On appeal, defendant raises the following issues:
POINT I
BECAUSE THE COURT PROVIDED THE JURY WITH AN
ERRONEOUS DEFINITION OF THE TERM "PHYSICAL
FORCE OR VIOLENCE," DEFENDANT'S CONVICTION FOR
THIRD-DEGREE RESISTING ARREST MUST BE VACATED
AND THE MATTER REMANDED FOR A NEW TRIAL ON
THAT CHARGE.
POINT II
THE SENTENCE OF EIGHT YEARS WITH A FOUR-YEAR
PAROLE BAR WAS MANIFESTLY EXCESSIVE. THE
MATTER MUST BE REMANDED FOR RESENTENCING TO A
TERM NOT TO EXCEED SIX YEARS.
We agree that the trial court's definition of "physical force
or violence," as an element of third degree resisting arrest, was
erroneous. In the context of the evidence presented, we hold that
this constituted reversible error.
I
The details of the initial interaction between defendant and
police are not in dispute. On July 8, 2000 at approximately 8
p.m., while on patrol in the area of Hermitage Avenue and Bellevue
Avenue in Trenton, police officers Stephen Varn and Steven Wilson
observed an individual, later identified as defendant, sitting on
his bicycle drinking beer. Because public consumption of alcohol
is a violation of a municipal ordinance, the officers turned their
unmarked police car around to issue defendant a summons. As the
uniformed police officers approached defendant on foot, he
discarded the beer bottle and attempted to leave the area on his
bicycle. Defendant was also carrying a backpack. The officers
immediately gave chase. Defendant fell to the ground but, in an
effort to evade apprehension, attempted to run using the bicycle as
a barrier between himself and Officer Varn. At this point the
stories diverge.
According to defendant, who testified in his own behalf, he
was nervous, tired and unable to run very far because he had been
"drinking beer [and] smoking crack earlier that day." As he turned
around, Varn ran past him, blocked his path and screamed for him to
put his hands behind his back. As he asked Varn why he was being
arrested, he was struck from behind and knocked to the ground by
Officer Wilson. While on the ground, the two officers physically
subdued and handcuffed him. He was then taken back to where the
bicycle was lying and forced to kneel while the police searched his
backpack. No contraband or weapons were found.

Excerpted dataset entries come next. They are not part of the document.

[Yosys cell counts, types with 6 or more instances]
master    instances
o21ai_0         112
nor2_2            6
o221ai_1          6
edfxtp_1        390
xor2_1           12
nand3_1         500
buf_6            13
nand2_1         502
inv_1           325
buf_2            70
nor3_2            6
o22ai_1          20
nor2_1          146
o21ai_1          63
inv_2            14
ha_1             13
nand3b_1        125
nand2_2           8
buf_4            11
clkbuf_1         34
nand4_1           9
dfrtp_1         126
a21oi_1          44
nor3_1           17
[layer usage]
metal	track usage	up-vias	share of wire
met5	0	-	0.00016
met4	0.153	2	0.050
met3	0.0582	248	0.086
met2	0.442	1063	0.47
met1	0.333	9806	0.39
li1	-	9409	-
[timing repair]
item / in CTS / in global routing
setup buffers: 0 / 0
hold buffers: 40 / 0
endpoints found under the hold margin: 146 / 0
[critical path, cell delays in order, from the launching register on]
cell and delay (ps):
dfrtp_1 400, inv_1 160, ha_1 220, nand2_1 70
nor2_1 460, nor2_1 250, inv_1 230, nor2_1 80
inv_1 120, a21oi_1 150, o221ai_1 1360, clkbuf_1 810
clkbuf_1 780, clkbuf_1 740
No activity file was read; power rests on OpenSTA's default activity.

Thereafter, he was taken to the police vehicle and ordered to
lay on the ground, face down. Again, according to defendant, when
he protested, he was maced for no apparent reason. When the police
asked if he had any weapons or sharp objects on his person, he
responded by telling them exactly where all of the items were
located. The police recovered a folding knife, a railroad spike,
crack pipes, baggies and $230.50 in cash.
The testimony of the two arresting officers provided the jury
with an altogether different account of the event. Officer Wilson
described a violent confrontation with defendant which placed him
and his partner in clear and substantial danger of physical harm.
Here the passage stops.